I use multiple browsers — it is a hazard of my job — but I prefer to stick mainly with Chrome. That is not saying Firefox does not regularly see usage, and even Opera and Internet Explorer sometimes get a workout, but Chrome is the workhorse here. With the proper settings, Google’s browsing solution makes it easy to sync tabs across computers or even recover them after a crash, but what about moving back and forth between it and Mozilla Firefox?
That is where TabCloud enters the picture. The simple little plugin is a hidden gem for those of us cursed with multiple tabs and moves between browsers. In fact, this little powerhouse is even available for Android customers.
The extension has a rather minimum requirement — you must have a Google account. Not exactly a steep mountain to scale in that regard, as most of us maintain one for Chrome, Android, Gmail and other services. Once the extension is installed and you get logged into your account, it is time to can get started saving and syncing.
First up is the basics, the settings, which are basic in a rather extreme manner.
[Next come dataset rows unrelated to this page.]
**src/rtl/fetch_pkg.sv**
```systemverilog
// Shared types and constants for the instruction fetch stage.
package fetch_pkg;

  localparam int WORD_W = 32;
  localparam logic [WORD_W-1:0] PC_STEP = 32'd4;
  localparam int CNT_W = 4;

  typedef enum logic [1:0] {
    IDLE = 2'd0,
    REQ  = 2'd1,
    HOLD = 2'd2
  } fetch_state_e;

endpackage

```
**src/rtl/pc_reg.sv**
```systemverilog
// Program counter register: async active-low reset to RESET_PC, load has priority over increment.
module pc_reg
  import fetch_pkg::*;
#(
  parameter logic [WORD_W-1:0] RESET_PC = 32'h0000_0000
) (
  input  logic              clk,
  input  logic              rst_n,
  input  logic              load,
  input  logic [WORD_W-1:0] load_value,
  input  logic              inc,
  output logic [WORD_W-1:0] pc
);

  logic [WORD_W-1:0] pc_q;
  logic [WORD_W-1:0] pc_d;

  // Increment wraps naturally at 2^32.
  always_comb begin
    pc_d = pc_q;
    if (load) begin
      pc_d = load_value;
    end else if (inc) begin
      pc_d = pc_q + PC_STEP;
    end
  end

  always_ff @(posedge clk or negedge rst_n) begin
    if (!rst_n) begin
      pc_q <= RESET_PC;
    end else begin
      pc_q <= pc_d;
    end
  end

  assign pc = pc_q;

endmodule

```
**src/rtl/instruction_fetch.sv**
```systemverilog
// Fetch stage: drives program memory, captures the word, hands it to decode on valid/ready.
// Optional misaligned-redirect fault detection is enabled by defining FETCH_ALIGN_CHECK_EN.
module instruction_fetch
  import fetch_pkg::*;
#(
  parameter logic [WORD_W-1:0] RESET_PC    = 32'h0000_0000,
  parameter int                MEM_LATENCY = 1
) (
  input  logic              clk,
  input  logic              rst_n,
  output logic [WORD_W-1:0] mem_address,
  output logic              mem_read,
  input  logic [WORD_W-1:0] mem_read_data,
  output logic [WORD_W-1:0] instr_out,
  output logic [WORD_W-1:0] pc_out,
  output logic              instr_valid,
  input  logic              instr_ready,
  input  logic              redirect,
  input  logic [WORD_W-1:0] redirect_pc,
  input  logic              halt
`ifdef FETCH_ALIGN_CHECK_EN
  ,
  output logic              fetch_fault
`endif
);

  localparam logic [CNT_W-1:0] LAST_CNT = CNT_W'(MEM_LATENCY - 1);

  fetch_state_e      state_q, state_d;
  logic [CNT_W-1:0]  cnt_q, cnt_d;
  logic [WORD_W-1:0] instr_q, instr_d;
  logic [WORD_W-1:0] pc_out_q, pc_out_d;
  logic              valid_q, valid_d;
  logic [WORD_W-1:0] pc;
  logic              pc_load;
  logic              pc_inc;
  logic [WORD_W-1:0] pc_load_value;
  logic              redirect_bad;
  logic              fault_active;

  assign pc_load_value = redirect_pc & ~32'h0000_0003;

`ifdef FETCH_ALIGN_CHECK_EN
  logic fault_q, fault_d;

  assign redirect_bad = redirect && (redirect_pc[1:0] != 2'b00);
  assign fault_d      = fault_q || redirect_bad;
  assign fault_active = fault_q;
  assign fetch_fault  = fault_q;

  always_ff @(posedge clk or negedge rst_n) begin
    if (!rst_n) begin
      fault_q <= 1'b0;
    end else begin
      fault_q <= fault_d;
    end
  end
`else
  assign redirect_bad = 1'b0;
  assign fault_active = 1'b0;
`endif

  pc_reg #(
    .RESET_PC(RESET_PC)
  ) u_pc_reg (
    .clk       (clk),
    .rst_n     (rst_n),
    .load      (pc_load),
    .load_value(pc_load_value),
    .inc       (pc_inc),
    .pc        (pc)
  );

  always_ff @(posedge clk or negedge rst_n) begin
    if (!rst_n) begin
      state_q <= IDLE;
    end else begin
      state_q <= state_d;
    end
  end

  // Redirect overrides every state; a fault parks the stage in IDLE until reset.
  always_comb begin
    state_d = state_q;
    if (redirect_bad || fault_active) begin
      state_d = IDLE;
    end else if (redirect) begin
      state_d = halt ? IDLE : REQ;
    end else begin
      case (state_q)
        IDLE:    if (!halt) state_d = REQ;
        REQ:     if (cnt_q == LAST_CNT) state_d = HOLD;
        HOLD:    if (instr_ready) state_d = halt ? IDLE : REQ;
        default: state_d = IDLE;
      endcase
    end
  end

  always_comb begin
    mem_read    = (state_q == REQ);
    mem_address = pc;
  end

  always_comb begin
    cnt_d    = cnt_q;
    instr_d  = instr_q;
    pc_out_d = pc_out_q;
    valid_d  = valid_q;
    pc_load  = 1'b0;
    pc_inc   = 1'b0;
    if (redirect_bad || fault_active) begin
      valid_d = 1'b0;
      cnt_d   = '0;
    end else if (redirect) begin
      pc_load = 1'b1;
      valid_d = 1'b0;
      cnt_d   = '0;
    end else begin
      case (state_q)
        REQ: begin
          if (cnt_q == LAST_CNT) begin
            instr_d  = mem_read_data;
            pc_out_d = pc;
            valid_d  = 1'b1;
            cnt_d    = '0;
          end else begin
            cnt_d = cnt_q + CNT_W'(1);
          end
        end
        HOLD: begin
          if (instr_ready) begin
            valid_d = 1'b0;
            pc_inc  = 1'b1;
          end
        end
        default: ;
      endcase
    end
  end

  always_ff @(posedge clk or negedge rst_n) begin
    if (!rst_n) begin
      cnt_q    <= '0;
      instr_q  <= '0;
      pc_out_q <= '0;
      valid_q  <= 1'b0;
    end else begin
      cnt_q    <= cnt_d;
      instr_q  <= instr_d;
      pc_out_q <= pc_out_d;
      valid_q  <= valid_d;
    end
  end

  assign instr_out   = instr_q;
  assign pc_out      = pc_out_q;
  assign instr_valid = valid_q;

endmodule

```
**config.mk**
```make
export PLATFORM = sky130hd
export DESIGN_NAME = instruction_fetch
export DESIGN_NICKNAME = d
export VERILOG_FILES = /design/src/rtl/fetch_pkg.sv /design/src/rtl/pc_reg.sv /design/src/rtl/instruction_fetch.sv
export SDC_FILE = /design/constraint.sdc
export NUM_CORES = 1
export LEC_CHECK = 0
export BUFFER_PORTS_ARGS = -buffer_cell sky130_fd_sc_hd__buf_4
export CAP_MARGIN = 20
export CORE_MARGIN = 5
export CORE_UTILIZATION = 44
export CTS_CLUSTER_DIAMETER = 100
export DETAILED_ROUTE_END_ITERATION = 10
export GPL_TIMING_DRIVEN = 0
export PLACE_DENSITY = 0.75
export REMOVE_ABC_BUFFERS = 1
export SLEW_MARGIN = 20
export SYNTH_ARGS = -nofsm -noshare
export SYNTH_HDL_FRONTEND = slang
export SYNTH_SLANG_ARGS = --single-unit
export TNS_END_PERCENT = 30
```
**constraint.sdc**
```tcl
create_clock -name clk -period 2.4 [get_ports clk]
set_clock_uncertainty 0.2 [all_clocks]
set_input_delay 0.36 -clock clk [delete_from_list [all_inputs] [get_ports clk]]
set_output_delay 0.36 -clock clk [all_outputs]
set_load 0.01 [all_outputs]
```
# Word-level counts from Yosys, hierarchy flattened
# Index checks and enable logic that the tools add are counted.
dict set report op_classes {
  n_addsub 2
  eq_ne 5
  n_mux 19
  bitwise_logic 1
  n_reduce_logical 8
}
# cell n
set op_table {}
lappend op_table {{32-bit 2-to-1 mux} 2}
lappend op_table {{32-bit by 3-bit adder with 32-bit output, second input constant} 1}
lappend op_table {{4-bit 2-to-1 mux} 3}
lappend op_table {{3-bit AND reduction} 3}
lappend op_table {{1-bit 2-to-1 mux} 8}
lappend op_table {{2-bit 2-to-1 mux} 4}
lappend op_table {{3-bit inequality test, second input constant} 2}
lappend op_table {{2-bit one-hot mux with 3 select lines} 1}
lappend op_table {{4-bit by 1-bit adder with 4-bit output, second input constant} 1}
lappend op_table {{4-bit zero test} 1}
lappend op_table {{2-bit nonzero test} 2}
lappend op_table {{3-bit by 1-bit inequality test with 1-bit output, second input constant} 1}
lappend op_table {{3-bit nonzero test} 1}
lappend op_table {{2-bit by 1-bit equality test with 1-bit output, second input constant} 1}
lappend op_table {{2-bit equality test, second input constant} 1}
lappend op_table {{2-bit zero test} 1}
lappend op_table {{1-bit one-hot mux with 2 select lines} 1}
lappend op_table {{1-bit inverter} 1}
dict set report totals {
  ff_bits 103
  in_bits 69
  word_cells 41
}

# Logic depth before layout (Yosys ltp)
# Gate-level depths: netlist of the first run.
dict set report logic_depth {
  depth_word 5
  mapped_depth 7
}

# Cells and area by module
# A second synthesis of the first run with hierarchy kept.
dict set report unflattened {
  cells_unflattened 380
  area_unflattened_um2 4919.7
}
# module instances cells_each area_per_inst_um2
set by_module_without_submodules {}
lappend by_module_without_submodules {instruction_fetch 1 180 3099.2}
lappend by_module_without_submodules {pc_reg 1 200 1820.5}

# Worst setup path after synthesis of the first run
# No wires, ideal clock.
dict set report synth_path {
  kind {register -> register}
  from {register u_pc_reg.pc_q[2] (netlist: u_pc_reg.pc[2])}
  to {register u_pc_reg.pc_q[14] (netlist: u_pc_reg.pc[14])}
  setup_time_ps 82
  t_arrival_ps 2046
  path_slack_ps 72
  stages_incl_launch_ff 8
  synth_period_minus_slack_ps 2328
  path_cell_list {dfrtp_1 ha_1 and4b_1 buf_2 or4b_1 clkbuf_1 or3_1 a31oi_1}
}
dict set report synth_via {
  elab_chain_len 3
}
# item line
set synth_rtl {}
lappend synth_rtl {{from (decl)} pc_reg.sv:15} ;# logic [WORD_W-1:0] pc_q;
lappend synth_rtl {{from (signal assigned)} pc_reg.sv:32} ;# pc_q <= pc_d;
lappend synth_rtl {{32-bit by 3-bit adder with 32-bit output} pc_reg.sv:24} ;# pc_d = pc_q + PC_STEP;
lappend synth_rtl {{32-bit 2-to-1 mux} pc_reg.sv:23} ;# end else if (inc) begin
lappend synth_rtl {{32-bit 2-to-1 mux} pc_reg.sv:21} ;# if (load) begin
# No other way between the ends. The select of a mux whose other input is x is not followed.
# A chain may end at the register's enable or synchronous reset.

# Worst setup path in the final report of the first run
dict set report layout_path {
  from {register u_pc_reg.pc_q[3] (netlist: u_pc_reg.pc[3])}
  to {register u_pc_reg.pc_q[22] (netlist: u_pc_reg.pc[22])}
}
# Same word-level chain as after synthesis.

==> flow_summary_export.csv, run 1 <==
group,metric,value,unit
status,status,"complete, no violations",
timing,setup_violations,0,
die,die-width,110,um
detailed_routing,wl_per_cell,16.1,um
finish,synthToLayoutAreaGrowth,39.1,%
pwr,p_total,4.77,mW
logic_synthesis,synthFlopType,"dfrtp_1",
setup_path,worst_setup_path_start_kind,"flip-flop",
logic_synthesis,synth_common_cells,"dfrtp_1 (99), mux2_2 (62), nor2_1 (24), nand2_1 (22), o21ai_0 (20)",
global_routing,track_usage,17.8,%
global_routing,antenna_found_initial,0,
logic_synthesis,synth_most_common_cell,"dfrtp_1",
die,core,0.00977,mm2
global_routing,grt_pass1_vias,3493,
timing,rsz0062_at_grt,"yes",
timing,maxSlewHeadroom,35.1,%
timing,hold_viol_final,0,
detailed_routing,via_count,3594,
logic_synthesis,synth-edff-count,0,
setup_path,r2r-end,"u_pc_reg.pc[22]",
die,die_area,0.0121,mm2
global_routing,grt_overflow,0,
finish,antenna_cells,0,
detailed_routing,first_pass_iters,4,
placement,dp_hpwl,7.76,mm
min_path,hold_path_class,"input pin to flip-flop",
setup_path,critPathRequiredTime,2.47,ns
placement,gp_congestion,0.790,
finish,final_nets,623,
global_routing,grt_pass1_wl,17.0,mm
finish,largest_reg_flops,32,
timing,worst_slew_pin_slew,0.967,ns
die,pin_count,167,
die,rows,36,
timing,hold_ws,0.0155,ns
pwr,power_leakage,2.71,nW
flow_run,drv_cap,0,
cts,cts_buffer_depth,2,
pwr,p_per_area,776,mW/mm2
cts,cts_tree,"done",
detailed_routing,ant_nets,0,
timing,worst_slack,0.0649,ns
finish,multiInputGateArea,0.00181,mm2
detailed_routing,viasPerCell,5.22,
cts,clock-sinks,99,
placement,place_ws,-0.354,ns
pwr,peakVddDrop,0.419,mV
finish,final_cell_area,0.00614,mm2
cts,path_clk_slew,0.09,ns
detailed_routing,drt-total-wl,11.1,mm
cts,h-tree-depth,3,
setup_path,reg2reg_from,"u_pc_reg.pc[3]",
timing,fmax,0.428,GHz
logic_synthesis,ys_seq_elements,99,
die,die_h,110,um
logic_synthesis,synth_cells,379,
logic_synthesis,synth.distinct_cells,38,
placement,port_buffers,160,
global_routing,grt_max_degree,100,
timing,drv_slew,0,
logic_synthesis,synth.area.top_cells,"dfrtp_1 (56%), mux2_2 (16%), a31oi_1 (2.5%)",
logic_synthesis,synth_top_area_share,56.1,%
setup_path,crit_type,"flip-flop to flip-flop",
logic_synthesis,postSynthAreaPerCell,11.7,um2
timing,fin_crit_sh,97.3,%
min_path,hold_end,"u_pc_reg.pc[10]",
setup_path,critPathMaxFanout,6,
cts,clkLatencyLatePin,0.36,ns
cts,clock-root-buffer,"clkbuf_8",
die,start_util,45.2,%
setup_path,reg2reg_slack,0.06,ns
finish,drive_above_1_share,47.8,%
placement,placed_area,0.00572,mm2
setup_path,rr_worst_depth,5,
setup_path,critPathCaptureType,"flip-flop",
finish,register_area,0.00249,mm2
min_path,whs_path_depth,3,
logic_synthesis,yosys_warnings,0,
min_path,worstHoldStart,"redirect_pc[10]",
logic_synthesis,synth_area_leader_cell,"dfrtp_1",
timing,fin_crit,2.34,ns
logic_synthesis,netlist_area,0.00442,mm2
finish,fillCellCount,793,
logic_synthesis,ys_seq_area_share,56.1,%
detailed_routing,drtIter0Drc,136,
logic_synthesis,synthArstFlopShare,100,%
setup_path,crit_arrival,2.40,ns
detailed_routing,route.detailed.drc,0,
cts,cts_buffers,9,
[worst max-delay path, stage by stage, from the launching register on]
cell     delay [ns]
dfrtp_1        0.40
ha_1           0.15
and4b_2        0.28
or4b_4         0.54
or4_1          0.49
a31oi_1        0.19
[metal layers]
metal / routed length [um] / GRT usage (%)
met5: 0 / 0
met4: 120 / 4.49
met3: 934 / 5.36
met2: 5570 / 30.3
met1: 4480 / 22.0
[layout by cell type, fill, tap and decap left out, types with 3 or more instances in the layout]
cell type	netlist	routed
buf_4	4	170
dfrtp_1	99	92
mux2_2	62	62
nor2_1	24	23
nand2_1	22	22
o21ai_0	20	20
a31oi_1	18	18
nand3_1	14	14
or4_1	13	11
o31ai_1	10	10
inv_1	9	9
clkbuf_8	0	9
dlygate4sd3_1	0	9
a21oi_1	8	8
nand4_1	8	8
or3_1	7	7
dfrtp_2	0	7
xor2_1	6	6
nor3_1	5	5
xnor2_1	4	4
conb_1	1	4
nand3b_1	3	3
nor4_1	3	3
ha_1	3	3
[report_power, final]
part	total, mW	switching [mW]	leakage, nW	internal (mW)
logic	1.35	0.561	1.46	0.792
registers	2.24	0.231	1.16	2.01
clock network	1.17	0.581	0.103	0.590
[cell families (layout without fill, tap and decap cells)]
group           after synthesis  count (layout)  share of synthesized area, %
flops                        99              99                          56.1
simple gates                110             111                          13.3
mux                          63              63                          16.0
buf+inv                      35             208                          3.94
compound gates               58              58                          7.79
fa+ha+maj                     3               3                         0.850
other cells                   1               4                        0.0849
xor+xnor                     10              10                          1.98
[per-stage QoR]
stage | TNS, ns | util (%) | cells
6_report | 0 | 62.9 | 689
5_1_grt | -0.0433 | 62.9 | 689
4_1_cts | -0.00174 | 62.1 | 680
3_5_place_dp | -13.87 | 58.5 | 652
3_3_place_gp | -210.02 | 57.9 | 650
2_1_floorplan | -125.74 | - | 357
[area by class of cell]
cell class | count | area share (%)
multi-input combinational | 249 | 29.5
clock buffer | 10 | 2.08
clock inverter | 6 | 1.45
inverter | 10 | 0.611
tap | 133 | 2.71
sequential | 99 | 40.5
timing repair buffer | 182 | 23.2
[worst max-delay path by stage]
stage                            to  cells past startpoint  slack, ns      startpoint
global route        u_pc_reg.pc[14]                      6      -0.02  u_pc_reg.pc[3]
finish              u_pc_reg.pc[22]                      5       0.06  u_pc_reg.pc[3]
global placement       instr_out[1]                      6      -3.37        cnt_q[0]
CTS                 u_pc_reg.pc[22]                      5     -0.002  u_pc_reg.pc[2]
floorplan              instr_out[0]                      6      -2.03        cnt_q[0]
detailed placement  u_pc_reg.pc[22]                      5      -0.35  u_pc_reg.pc[2]
[what timing repair did]
action,in CTS,in global routing
buffers inserted,3,8
hold buffers,9,0
gates cloned,0,1
hold endpoints to repair,107,0
resized for setup,6,6
pin swaps,2,5
setup endpoints to repair,77,16
Power figures use the tool's default switching activity.
==> run 2, diff against run 1 <==
SETUP_SLACK_MARGIN = 0.15   (was not set)
==> run 2 against run 1 <==
  * Maximum frequency up 4.6%
  * Worst setup slack improved by 0.10 ns
  * Design area rose by 3.2%
  * Sequential power is essentially flat
  * Die area unchanged
  * Global-route usage is 0.67 points higher
  * Sequential cell count is the same
  * Highest routed layer unchanged
  * First-iteration DRC count grew 18%
  * Total power is 1.3% higher
  * Register-to-register slack improved by 0.10 ns
  * Non-clock buffer count rose by 18
==> flow_summary_export.csv, run 2 (synthesis gave the netlist of run 1 again) <==
group,metric,value,unit
status,status,"complete, no violations",
detailed_routing,first_pass_iters,5,
pwr,p_per_area,761,mW/mm2
timing,fin_crit_sh,93.0,%
detailed_routing,drtIter0Drc,160,
timing,setup_violations,0,
pwr,p_seq_share,46.4,%
flow_run,drv_cap,0,
die,die-width,110,um
detailed_routing,wl_per_cell,16.5,um
setup_path,critPathMaxFanout,8,
timing,fin_crit,2.23,ns
pwr,power_leakage,2.82,nW
pwr,switching_share,29.0,%
cts,clkLatencyLatePin,0.36,ns
pwr,p_clk_share,24.4,%
global_routing,grt_max_degree,100,
die,pin_count,167,
setup_path,crit_type,"flip-flop to flip-flop",
timing,fmax,0.448,GHz
setup_path,critPathCaptureType,"flip-flop",
timing,hold_ws,0.0140,ns
placement,place_ws,-0.354,ns
global_routing,antenna_found_initial,0,
setup_path,worst_setup_path_start_kind,"flip-flop",
pwr,share_comb_of_total_power,29.2,%
placement,gp_congestion,0.790,
timing,worst_slack,0.167,ns
die,die_h,110,um
finish,final_common_cell,"buf_4",
die,start_util,45.2,%
pwr,p_int,3.43,mW
finish,synthToLayoutAreaGrowth,43.6,%
setup_path,crit_arrival,2.30,ns
global_routing,grt_pass1_vias,3589,
placement,dp_hpwl,7.76,mm
finish,final_nets,641,
cts,cts_tree,"done",
detailed_routing,viasPerCell,5.19,
setup_path,critPathRequiredTime,2.46,ns
timing,rsz0062_at_grt,"yes",
timing,hold_viol_final,0,
finish,drive_above_1_share,50.5,%
cts,path_clk_slew,0.10,ns
global_routing,grt_pass1_wl,17.5,mm
cts,cts_buffer_depth,2,
finish,largest_reg_flops,32,
timing,worst_slew_pin_slew,0.952,ns
cts,clock-root-buffer,"clkbuf_8",
setup_path,max_stage_delay,0.54,ns
setup_path,worst_path_max_delay_cell,"or4b_4",
placement,port_buffers,160,
timing,drv_slew,0,
detailed_routing,via_count,3671,
finish,mostFrequentLayoutCells,"buf_4 (185), dfrtp_1 (89), mux2_2 (62), nor2_1 (23), nand2_1 (21)",
global_routing,grt_overflow,0,
finish,antenna_cells,0,
pwr,peakVddDrop,0.420,mV
cts,cts_buffers,9,
detailed_routing,route.detailed.drc,0,
timing,maxSlewHeadroom,36.1,%
die,core,0.00977,mm2
cts,h-tree-depth,3,
detailed_routing,ant_nets,0,
pwr,p_sw,1.40,mW
die,die_area,0.0121,mm2
global_routing,track_usage,18.4,%
detailed_routing,drt-total-wl,11.7,mm
cts,clock-sinks,99,
min_path,hold_path_class,"input pin to flip-flop",
setup_path,path_cells,"and4b_2, or4b_4, buf_6, or3_1, a31oi_1",
timing,fin_tns_setup,0,ns
die,rows,36,
-- run 2: timing repair --
item                                   4_1_cts  5_1_grt
buffers inserted                            12       16
gates resized for setup                     12       11
endpoints found under the hold margin      107        0
pin swaps                                    5       10
setup endpoints to repair                   81       79
cloned                                       1        1
hold buffers                                 9        0
-- run 2: critical path, delay by kind of cell (launching register included) --
family / cells / cell delay [ns]
and+or+nand+nor: 3 / 1.15
DFF: 1 / 0.44
AOI/OAI and AO/OA: 1 / 0.18
buffers and inverters: 1 / 0.16
-- run 2: through the flow --
stage	power [mW]	utilization [%]	cell area (um2)	cells
2_1_floorplan	2.81	-	4290	357
6_report	4.83	64.9	6340	707
3_5_place_dp	3.62	58.5	5720	652
3_3_place_gp	3.57	57.9	5660	650
5_1_grt	5.08	64.9	6340	707
4_1_cts	4.84	63.2	6180	690
-- run 2: final cells by class --
type	count	area (um2)
clock buffer	10	128
clock inverter	6	88.8
fill	770	3430
inverter	10	37.5
multi-input combinational	249	1840
sequential	99	2490
tap	133	166
timing repair buffer	200	1590
-- run 2: path summary, 6_finish.rpt --
check / from / to / slack [ns] / depth (start not counted)
max in group asynchronous: rst_n / u_pc_reg.pc[14] / 0.87 / 2
setup / recovery: state_q[0] / u_pc_reg.pc[18] / 0.17 / 5
hold reg to reg: pc_out[17] / pc_out[17] / 0.31 / 1
setup reg to reg: state_q[0] / u_pc_reg.pc[18] / 0.17 / 5
min in group asynchronous: rst_n / pc_out[18] / 0.46 / 2
hold / removal: redirect_pc[8] / u_pc_reg.pc[8] / 0.01 / 3
-- run 2: power by group through the flow --
stage | clock (mW) | sequential, mW | combinational, mW
after floorplan | 0 | 2.41 | 0.404
after global placement | 0 | 2.25 | 1.32
after detailed placement | 0 | 2.28 | 1.34
after CTS | 1.20 | 2.24 | 1.39
after global routing | 1.27 | 2.29 | 1.52
final | 1.18 | 2.24 | 1.41
-- run 2: routing by layer --
| layer | GRT usage, % | share of wire, % | vias to the layer above | wire length [um] |
|---|---|---|---|---|
| li1 | - | - | 1746 | - |
| met1 | 22.8 | 40 | 1789 | 4680 |
| met2 | 31.6 | 50 | 120 | 5890 |
| met3 | 5.18 | 8.0 | 16 | 933 |
| met4 | 5.10 | 1.4 | 0 | 163 |
| met5 | 0 | 0 | - | 0 |
==> run 3, diff against run 2 <==
HOLD_SLACK_MARGIN = 0.05   (was not set)
==> run 3 against run 2 <==
  * Worst setup slack improved by 0.0013 ns
  * Global-route usage increased by 1.3 points
  * Largest power group unchanged
  * Maximum frequency about the same
  * Combinational power increased by 4%
  * Design area increased by 6.3%
  * Via count increased by 5.3%
  * Critical path type unchanged
  * Register-to-register slack about the same
  * Highest routed layer unchanged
Users can choose if they wish for their tabs to be restored in a new window or in the same one, and can decide if the extension should require confirmation when deleting saved sets, or closing open windows
Once everything is set up to your liking — which probably means sticking with the default options — then you can get started with your saving and syncing duties.
The extension appears as a small cloud icon on the menu bar in your browser of choice. Click the icon and a drop-down menu will appear. When you begin, this will be empty, save for the tabs you currently have open. You will note a tiny floppy disc icon to the right of the favicons — click it save your current tabs.
Once you begin using TabCloud on a regular basis then you will develop a list of past saves, denoted by time and date when each took place.
If you wish to keep this all from getting completely out of control then I recommend the red circle with the minus sign in the middle — I keep five and delete the oldest with each new save. This deletes that particular set, though it will prompt you confirm this removal unless you disable the option.
Tabs can become a mess in a hurry and, even if you use only Chrome, it can sometimes fail to recover them after a crash, making this extension useful to get a periodic backup. Plus if you are moving between Google and Mozilla software then TabCloud becomes an even bigger necessity. Grab it from the developer web site.